When a galaxy is rotating, the starlight from stars on the side of the galaxy that is moving towards
are blue-shifted (…think opposite of Red Shift), while the starlight from the stars on the other side
of the galaxy are red-shifted. Thus, the speed and
direction that a star in the galaxy is orbiting about the
centre of the galaxy can be observed.
When stars orbit the centre of a galaxy, their orbital
speed is determined by the distribution of the mass
contained within the galaxy. A graph showing the
orbital speeds of the stars versus their distances
from the centre of the galaxy is the "rotation curve"
for the stars in the galaxy.
By adding all the luminous matter seen in the galaxy
(…including stars, gas and dust…) and using
Newton’s laws of gravitational physics, the speed of
stars should decrease in a predictable manner the
father away they are from the centre of the galaxy.

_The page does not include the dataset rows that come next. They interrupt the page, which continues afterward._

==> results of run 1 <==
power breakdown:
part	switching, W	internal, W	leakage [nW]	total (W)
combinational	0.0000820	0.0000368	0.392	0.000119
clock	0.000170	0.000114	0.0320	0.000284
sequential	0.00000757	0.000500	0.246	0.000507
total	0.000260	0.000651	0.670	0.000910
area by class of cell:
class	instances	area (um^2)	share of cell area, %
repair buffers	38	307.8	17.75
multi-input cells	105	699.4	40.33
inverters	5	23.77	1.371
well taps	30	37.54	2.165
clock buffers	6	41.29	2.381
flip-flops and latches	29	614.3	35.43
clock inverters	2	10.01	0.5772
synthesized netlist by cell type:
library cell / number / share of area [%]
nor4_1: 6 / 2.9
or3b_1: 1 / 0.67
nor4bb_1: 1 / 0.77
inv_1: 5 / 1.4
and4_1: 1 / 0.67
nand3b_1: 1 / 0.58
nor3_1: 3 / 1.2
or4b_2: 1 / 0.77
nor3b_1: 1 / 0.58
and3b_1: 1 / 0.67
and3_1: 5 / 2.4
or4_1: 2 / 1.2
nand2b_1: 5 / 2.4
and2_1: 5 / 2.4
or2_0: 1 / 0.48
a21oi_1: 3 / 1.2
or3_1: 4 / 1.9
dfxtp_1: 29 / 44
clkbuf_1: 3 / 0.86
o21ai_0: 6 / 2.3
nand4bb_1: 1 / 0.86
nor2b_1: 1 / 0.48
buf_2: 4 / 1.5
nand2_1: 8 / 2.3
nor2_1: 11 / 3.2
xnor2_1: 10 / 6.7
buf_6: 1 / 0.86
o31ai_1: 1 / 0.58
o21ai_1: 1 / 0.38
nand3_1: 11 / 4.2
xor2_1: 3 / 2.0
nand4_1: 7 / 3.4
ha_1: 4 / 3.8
[src/rtl/thread_command_sequencer.sv]
// thread_command_sequencer
//   Consumer side of one thread's register block. Polls the control word over
//   port B for a start request, clears it, marks the thread busy, then fetches
//   each 3-word command, hands it to the execution pipeline over valid/ready
//   and reports progress and completion in the status word.
//
// Ports
//   clk             single clock (register block port B shares it)
//   reset           synchronous, active-high
//   port_b_address  byte address into the register block
//   port_b_rd_en    read strobe; data returns on the following cycle
//   port_b_rd_data  read data from the register block
//   port_b_wr_data  write data
//   port_b_wr_en    per-byte write enables
//   cmd_valid       command presented to the execution pipeline
//   cmd_ready       execution pipeline accepts the command
//   cmd_data        {word2, word1, word0} of the current command
//   busy            high from the start-bit clear until the final status write
//
// Register map (bytes): 0 thread_id, 4 status, 8 control,
//   12 + BYTES_PER_COMMAND*k + BYTES_PER_WORD*w = word w of command k.
// Status word: bit0 busy, bit1 done, [15:8] issued-command count.

module thread_command_sequencer #(
    parameter int unsigned BYTES_PER_WORD    = 4,
    parameter int unsigned COMMAND_COUNT     = 4,
    parameter int unsigned BYTES_PER_COMMAND = 12,
    localparam int unsigned WORD_BITS        = 8 * BYTES_PER_WORD,
    localparam int unsigned ADDR_BITS        = $clog2(12 + BYTES_PER_COMMAND * COMMAND_COUNT)
) (
    input  logic                      clk,
    input  logic                      reset,
    output logic [ADDR_BITS-1:0]      port_b_address,
    output logic                      port_b_rd_en,
    input  logic [WORD_BITS-1:0]      port_b_rd_data,
    output logic [WORD_BITS-1:0]      port_b_wr_data,
    output logic [BYTES_PER_WORD-1:0] port_b_wr_en,
    output logic                      cmd_valid,
    input  logic                      cmd_ready,
    output logic [3*WORD_BITS-1:0]    cmd_data,
    output logic                      busy
);

    localparam int unsigned K_BITS        = (COMMAND_COUNT > 1) ? $clog2(COMMAND_COUNT) : 1;
    localparam int unsigned STATUS_ADDR   = 4;
    localparam int unsigned CONTROL_ADDR  = 8;
    localparam int unsigned CMD_BASE_ADDR = 12;

    localparam logic [ADDR_BITS-1:0] STATUS_A  = ADDR_BITS'(STATUS_ADDR);
    localparam logic [ADDR_BITS-1:0] CONTROL_A = ADDR_BITS'(CONTROL_ADDR);
    localparam logic [K_BITS-1:0]    LAST_K    = K_BITS'(COMMAND_COUNT - 1);

    typedef enum logic [3:0] {
        S_IDLE,
        S_POLL,
        S_CLEAR,
        S_SET_BUSY,
        S_FETCH,
        S_FETCH_LAST,
        S_ISSUE,
        S_UPDATE,
        S_FINISH
    } state_t;

    state_t state_q, state_d;

    logic [ADDR_BITS-1:0]      addr_d;
    logic                      rd_en_d;
    logic [BYTES_PER_WORD-1:0] wr_en_d;
    logic [WORD_BITS-1:0]      wr_data_d;
    logic                      cmd_valid_d;
    logic [3*WORD_BITS-1:0]    cmd_data_d;
    logic                      busy_d;

    logic [K_BITS-1:0]    k_q, k_d;
    logic [1:0]           w_q, w_d;
    logic [7:0]           count_q, count_d;
    logic [WORD_BITS-1:0] word0_q, word0_d;
    logic [WORD_BITS-1:0] word1_q, word1_d;

    // Byte address of word w of command slot k.
    function automatic logic [ADDR_BITS-1:0] slot_addr(input logic [K_BITS-1:0] k,
                                                       input logic [1:0]        w);
        return ADDR_BITS'(CMD_BASE_ADDR + BYTES_PER_COMMAND * 32'(k) + BYTES_PER_WORD * 32'(w));
    endfunction

    // Status word image: count in [15:8], done in bit1, busy in bit0.
    function automatic logic [WORD_BITS-1:0] status_word(input logic [7:0] count,
                                                         input logic       done);
        return WORD_BITS'({count, 6'b000000, done, ~done});
    endfunction

    // State register.
    always_ff @(posedge clk) begin
        if (reset) begin
            state_q <= S_IDLE;
        end else begin
            state_q <= state_d;
        end
    end

    // Next-state and next-output logic. Every port output is registered and
    // loaded with the value that belongs to the state being entered, so the
    // outputs listed for a state are the ones visible during that state.
    always_comb begin
        state_d     = state_q;
        addr_d      = port_b_address;
        rd_en_d     = 1'b0;
        wr_en_d     = '0;
        wr_data_d   = port_b_wr_data;
        cmd_valid_d = 1'b0;
        cmd_data_d  = cmd_data;
        busy_d      = busy;
        k_d         = k_q;
        w_d         = w_q;
        count_d     = count_q;
        word0_d     = word0_q;
        word1_d     = word1_q;

        case (state_q)
            S_IDLE: begin
                addr_d = CONTROL_A;
                if (port_b_rd_en) begin
                    state_d = S_POLL;
                end else begin
                    // Straight out of reset the strobe is still low; issue the
                    // control read now so POLL never samples stale data.
                    rd_en_d = 1'b1;
                end
            end

            S_POLL: begin
                if (port_b_rd_data[0]) begin
                    state_d   = S_CLEAR;
                    addr_d    = CONTROL_A;
                    wr_en_d   = BYTES_PER_WORD'(1);
                    wr_data_d = {port_b_rd_data[WORD_BITS-1:1], 1'b0};
                end else begin
                    state_d = S_IDLE;
                    addr_d  = CONTROL_A;
                    rd_en_d = 1'b1;
                end
            end

            S_CLEAR: begin
                state_d   = S_SET_BUSY;
                addr_d    = STATUS_A;
                wr_en_d   = '1;
                wr_data_d = status_word(8'd0, 1'b0);
                busy_d    = 1'b1;
                k_d       = '0;
                count_d   = '0;
            end

            S_SET_BUSY: begin
                state_d = S_FETCH;
                w_d     = 2'd0;
                rd_en_d = 1'b1;
                addr_d  = slot_addr(k_q, 2'd0);
            end

            S_FETCH: begin
                // Data for the read issued last cycle lands now.
                if (w_q == 2'd1) begin
                    word0_d = port_b_rd_data;
                end
                if (w_q == 2'd2) begin
                    word1_d = port_b_rd_data;
                    state_d = S_FETCH_LAST;
                end else begin
                    w_d     = w_q + 2'd1;
                    rd_en_d = 1'b1;
                    addr_d  = slot_addr(k_q, w_q + 2'd1);
                end
            end

            S_FETCH_LAST: begin
                if (word0_q[7:0] == 8'h00) begin
                    // END opcode: report completion without issuing.
                    state_d   = S_FINISH;
                    addr_d    = STATUS_A;
                    wr_en_d   = '1;
                    wr_data_d = status_word(count_q, 1'b1);
                    busy_d    = 1'b0;
                end else begin
                    state_d     = S_ISSUE;
                    cmd_valid_d = 1'b1;
                    cmd_data_d  = {port_b_rd_data, word1_q, word0_q};
                end
            end

            S_ISSUE: begin
                if (cmd_ready) begin
                    state_d   = S_UPDATE;
                    count_d   = count_q + 8'd1;
                    addr_d    = STATUS_A;
                    wr_en_d   = '1;
                    wr_data_d = status_word(count_q + 8'd1, 1'b0);
                end else begin
                    cmd_valid_d = 1'b1;
                end
            end

            S_UPDATE: begin
                if (k_q == LAST_K) begin
                    state_d   = S_FINISH;
                    addr_d    = STATUS_A;
                    wr_en_d   = '1;
                    wr_data_d = status_word(count_q, 1'b1);
                    busy_d    = 1'b0;
                end else begin
                    state_d = S_FETCH;
                    k_d     = k_q + K_BITS'(1);
                    w_d     = 2'd0;
                    rd_en_d = 1'b1;
                    addr_d  = slot_addr(k_q + K_BITS'(1), 2'd0);
                end
            end

            S_FINISH: begin
                state_d = S_IDLE;
                addr_d  = CONTROL_A;
                rd_en_d = 1'b1;
            end

            default: begin
                state_d = S_IDLE;
            end
        endcase
    end

    // Output and datapath registers.
    always_ff @(posedge clk) begin
        if (reset) begin
            port_b_address <= '0;
            port_b_rd_en   <= 1'b0;
            port_b_wr_en   <= '0;
            port_b_wr_data <= '0;
            cmd_valid      <= 1'b0;
            cmd_data       <= '0;
            busy           <= 1'b0;
            k_q            <= '0;
            w_q            <= '0;
            count_q        <= '0;
            word0_q        <= '0;
            word1_q        <= '0;
        end else begin
            port_b_address <= addr_d;
            port_b_rd_en   <= rd_en_d;
            port_b_wr_en   <= wr_en_d;
            port_b_wr_data <= wr_data_d;
            cmd_valid      <= cmd_valid_d;
            cmd_data       <= cmd_data_d;
            busy           <= busy_d;
            k_q            <= k_d;
            w_q            <= w_d;
            count_q        <= count_d;
            word0_q        <= word0_d;
            word1_q        <= word1_d;
        end
    end

endmodule
--- src/rtl/mc6502_int_conditioner.sv ---
// Conditions the 6502 IRQ/NMI pins into fetch-aligned requests for the interrupt logic.
// Latency: pin -> nmi_pend = SYNC_STAGES clk + 1 cen cycle; fetch strobe -> active-low request = 2 cen cycles.
// Backpressure: a latched request is held in SERVICE until the sequencer acks; cen=0 freezes all but the synchronizers.
//
// Ports:
//   clk, rst_x          system clock (rising edge), asynchronous active-low reset
//   cen                 clock enable for everything except the pin synchronizers
//   i_irq_x, i_nmi_x    asynchronous external interrupt pins, active-low
//   rf2ic_i             I flag from the register file (1 masks IRQ)
//   ex2ic_fetch         opcode-fetch boundary strobe from the sequencer
//   ex2ic_ack           sequencer has started the interrupt sequence
//   ic2il_irq_x/_nmi_x  conditioned active-low requests, asserted only in SERVICE
//   ic2ex_pending       high while a request is latched (ARMED or SERVICE)
//   ic2ex_vector        latched vector select: 01 NMI, 11 IRQ, 10 reset/none

module mc6502_int_conditioner #(
    // Synchronizer depth per pin; legal range 2..4.
    parameter int SYNC_STAGES = 2
) (
    input  logic       clk,
    input  logic       rst_x,
    input  logic       cen,
    input  logic       i_irq_x,
    input  logic       i_nmi_x,
    input  logic       rf2ic_i,
    input  logic       ex2ic_fetch,
    input  logic       ex2ic_ack,
    output logic       ic2il_irq_x,
    output logic       ic2il_nmi_x,
    output logic       ic2ex_pending,
    output logic [1:0] ic2ex_vector
);

    typedef enum logic [1:0] {
        ST_IDLE    = 2'd0,
        ST_ARMED   = 2'd1,
        ST_SERVICE = 2'd2,
        ST_HOLD    = 2'd3
    } state_t;

    localparam logic [1:0] VEC_NMI  = 2'b01;
    localparam logic [1:0] VEC_IRQ  = 2'b11;
    localparam logic [1:0] VEC_NONE = 2'b10;

    // ------------------------------------------------------------------
    // Pin synchronizers. They run on every clk edge, independent of cen,
    // so pin metastability settles on real time rather than enabled time.
    // Reset to 1 (inactive) so releasing reset never fabricates an edge.
    // ------------------------------------------------------------------
    logic [SYNC_STAGES-1:0] irq_sync;
    logic [SYNC_STAGES-1:0] nmi_sync;
    logic                   irq_s;
    logic                   nmi_s;

    always_ff @(posedge clk or negedge rst_x) begin
        if (!rst_x) begin
            irq_sync <= '1;
            nmi_sync <= '1;
        end else begin
            irq_sync <= {irq_sync[SYNC_STAGES-2:0], i_irq_x};
            nmi_sync <= {nmi_sync[SYNC_STAGES-2:0], i_nmi_x};
        end
    end

    assign irq_s = irq_sync[SYNC_STAGES-1];
    assign nmi_s = nmi_sync[SYNC_STAGES-1];

    // ------------------------------------------------------------------
    // Enabled state
    // ------------------------------------------------------------------
    state_t     state;
    state_t     state_nxt;
    logic [1:0] vector;
    logic [1:0] vector_nxt;
    logic       nmi_prev;
    logic       nmi_pend;
    logic       nmi_pend_nxt;

    logic       nmi_edge;
    logic       irq_req;
    logic       nmi_ack_clr;

    // NMI is edge-triggered: only a 1->0 transition seen across two
    // enabled cycles counts. A pin held low produces exactly one edge.
    assign nmi_edge = nmi_prev & ~nmi_s;

    // IRQ is level-sensitive and never latched: it must still be asserted
    // and unmasked whenever it is evaluated.
    assign irq_req  = ~irq_s & ~rf2ic_i;

    always_ff @(posedge clk or negedge rst_x) begin
        if (!rst_x) begin
            state    <= ST_IDLE;
            vector   <= VEC_NONE;
            nmi_prev <= 1'b1;
            nmi_pend <= 1'b0;
        end else if (cen) begin
            state    <= state_nxt;
            vector   <= vector_nxt;
            nmi_prev <= nmi_s;
            nmi_pend <= nmi_pend_nxt;
        end
    end

    always_comb begin
        state_nxt   = state;
        vector_nxt  = vector;
        nmi_ack_clr = 1'b0;

        case (state)
            ST_IDLE: begin
                // NMI wins over IRQ when both are present at the boundary.
                if (ex2ic_fetch && (nmi_pend || irq_req)) begin
                    state_nxt  = ST_ARMED;
                    vector_nxt = nmi_pend ? VEC_NMI : VEC_IRQ;
                end
            end
            ST_ARMED: begin
                // An IRQ that went away (pin released or masked) before
                // being presented is dropped; NMI always proceeds.
                if ((vector == VEC_IRQ) && !irq_req) begin
                    state_nxt  = ST_IDLE;
                    vector_nxt = VEC_NONE;
                end else begin
                    state_nxt  = ST_SERVICE;
                end
            end
            ST_SERVICE: begin
                if (ex2ic_ack) begin
                    state_nxt   = ST_HOLD;
                    nmi_ack_clr = (vector == VEC_NMI);
                end
            end
            ST_HOLD: begin
                // One-cycle guard so a fetch strobe arriving right after
                // the ack cannot immediately re-arm.
                state_nxt  = ST_IDLE;
                vector_nxt = VEC_NONE;
            end
            default: begin
                state_nxt  = ST_IDLE;
                vector_nxt = VEC_NONE;
            end
        endcase
    end

    // A fresh edge landing in the ack cycle must not be lost, so set
    // takes precedence over the ack clear.
    always_comb begin
        nmi_pend_nxt = nmi_pend;
        if (nmi_edge) begin
            nmi_pend_nxt = 1'b1;
        end else if (nmi_ack_clr) begin
            nmi_pend_nxt = 1'b0;
        end
    end

    // ------------------------------------------------------------------
    // Outputs decode directly from registered state, so they follow the
    // asynchronous reset immediately and hold while cen=0.
    // ------------------------------------------------------------------
    assign ic2ex_pending = (state == ST_ARMED) || (state == ST_SERVICE);
    assign ic2ex_vector  = vector;
    assign ic2il_nmi_x   = ~((state == ST_SERVICE) && (vector == VEC_NMI));
    assign ic2il_irq_x   = ~((state == ST_SERVICE) && (vector == VEC_IRQ));

endmodule
--- config.mk ---
export PLATFORM = sky130hd
export DESIGN_NAME = mc6502_int_conditioner
export DESIGN_NICKNAME = d
export VERILOG_FILES = /design/src/rtl/mc6502_int_conditioner.sv
export SDC_FILE = /design/constraint.sdc
export NUM_CORES = 1
export LEC_CHECK = 0
export CORE_UTILIZATION = 40
export DETAILED_ROUTE_END_ITERATION = 16
export MAX_ROUTING_LAYER = met4
export PLACE_DENSITY = 0.67
export SYNTH_ARGS = -nofsm -noshare
export SYNTH_HDL_FRONTEND = slang
export SYNTH_SLANG_ARGS = --single-unit
--- constraint.sdc ---
create_clock -name clk -period 1.9 [get_ports clk]
set_input_delay 0.38 -clock clk [delete_from_list [all_inputs] [get_ports clk]]
set_output_delay 0.38 -clock clk [all_outputs]
set_load 0.1 [all_outputs]
# Word-level counts from Yosys, hierarchy flattened
# Index checks and enable logic that the tools add are counted.
# totals
output_inout_bits	5
in_bits	8
wordCells	46
register_bits	10
# op_classes
n_mux	12
n_reduce_logical	13
n_bitwise	7
n_eq_ne	8
# ops
operator	count
$mux 2	6
$pmux 2 s4	1
$eq 2x2->1 const B	3
$ne 2x2->1 const B	3
$pmux 2 s3	1
$not 1->1	5
$eq 2x1->1 const B	2
$logic_and 1x1->1	4
$mux 1	4
$reduce_and 4->1	1
$reduce_and 3->1	1
$reduce_bool 3->1	1
$and 1x1->1	2
$logic_not 2->1	1
$logic_or 1x1->1	2
$reduce_and 2->1	1
$reduce_bool 2->1	1
$logic_not 1->1	1

# Depth between registers and ports, before layout
# Gate-level depths: netlist of run 1.
# depth
word_depth	6
mapped_depth	6
mapped_depth_nobuf	6

# Worst setup path after synthesis of run 1
# Ideal clock, no wire load.
# synth_timing
kind	register -> register
start	reg vector[0], in the netlist ic2ex_vector[0]
end	reg nmi_pend
synth_period_minus_slack_ps	2580
setup_time_ps	136
path_buffers	0
t_arrival_ps	2444
t_required_ps	1764
slack_ps	-680
stages_incl_launch_ff	4
path_cell_list	dfrtp_1 > nand3b_1 > o21ai_0 > o21ai_0
# synth_between
elab_chain_cells	5
# synth_lines
element	line_no	rtl
from (decl)	73	logic [1:0] vector;
from (signal assigned)	99	vector <= vector_nxt;
$eq 2x1->1	131	nmi_ack_clr = (vector == VEC_NMI);
$mux 1	129	if (ex2ic_ack) begin
$mux 1	110	case (state)
$reduce_bool 2->1 (no source line)	-	
$reduce_and 2->1 (no source line)	-	
to (signal assigned)	101	nmi_pend <= nmi_pend_nxt;
to (decl)	76	logic nmi_pend;
# Every way passes these cells.
# A chain may end at the register's enable or synchronous reset.

# Worst setup path in the final report of run 1
# layout_timing
start	reg state[0]
end	out ic2il_nmi_x
# layout_between
elab_chain_cells	3
# layout_lines
element	line_no	rtl
from (decl)	71	state_t state;
from (signal assigned)	98	state <= state_nxt;
$eq 2x2->1	164	assign ic2il_nmi_x = ~((state == ST_SERVICE) && (vector == VEC_NMI));
$logic_and 1x1->1	164	
$not 1->1	164	
to (decl)	29	output logic ic2il_nmi_x,
# Every way passes these cells.

==> results of run 1 <==
==> final timing paths <==
path / endpoint
worst max-delay path: ic2il_nmi_x
worst min register to register: nmi_sync[1]$_DFF_PN1_
worst min-delay path: nmi_sync[1]$_DFF_PN1_
max in group asynchronous: ic2ex_vector[0]$_DFFE_PN0P_
min in group asynchronous: ic2ex_vector[0]$_DFFE_PN0P_
worst max register to register: flop
==> stage by stage <==
step,setup TNS [ns],setup slack [ns],util (%),std cells,hold slack [ns]
6_report,0,0.0901,66.5,73,0.363
5_1_grt,0,0.0173,66.5,73,0.367
4_1_cts,0,0.0314,66.5,73,0.365
3_5_place_dp,0,0.0721,63.1,69,0.353
3_3_place_gp,0,0.101,63.1,69,0.349
2_1_floorplan,-0.285,-0.210,-,42,0.0844
==> cells in the final DEF, fill, tap and decap left out, drive strengths merged <==
cell type / n
or2b: 1
inv: 4
mux2: 3
dfrtp: 4
o32a: 1
ha: 5
dfstp: 6
buf: 6
clkdlybuf4s50: 7
nor2: 1
nor3: 1
nand2b: 1
nand3: 1
o31a: 1
a21oi: 1
o21ai: 4
nand2: 4
a211oi: 1
clkbuf: 4
o221ai: 1
o21a: 1
nand3b: 1
==> per-layer routing <==
layer | part of all wire, % | up-vias
met5 | 0 | -
met4 | 2.1 | 0
met3 | 5.1 | 2
met2 | 53 | 15
met1 | 39 | 170
li1 | - | 180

This was NOT observed. Rather, stars far from the
centre move faster than expected. To account for
this observation, dark matter must exist in the
galaxies…in a large, spherical distribution known as
a galactic halo.
Neat, eh?
Dark Energy
If the Universe is expanding at a steady rate, it is logical to think that at some point the Universe will slow
its expansion, eventually start to contract (i.e., shrink) and, once again, become a singularity. “We are all
doomed,” you yell. Well, not yet. The Universe is expanding. Moreover, the rate of expansion is
increasing. Some unknown and unexplainable force, called DARK ENERGY, is offsetting the force of
gravity and causing the Universe to expand faster.
Essentially, dark energy has the opposite function of dark matter. Dark matter brings things together by
gravitational force; whereas, dark energy is an unseen and unknown agent that drives things apart.
Big Bang Theory
Task
 Write a summary of your perception of the Big Bang.
 Write or draw a short story that incorporates accurate and essential parts of the Big Bang.
 Draw a cartoon depicting accurately the Big Bang.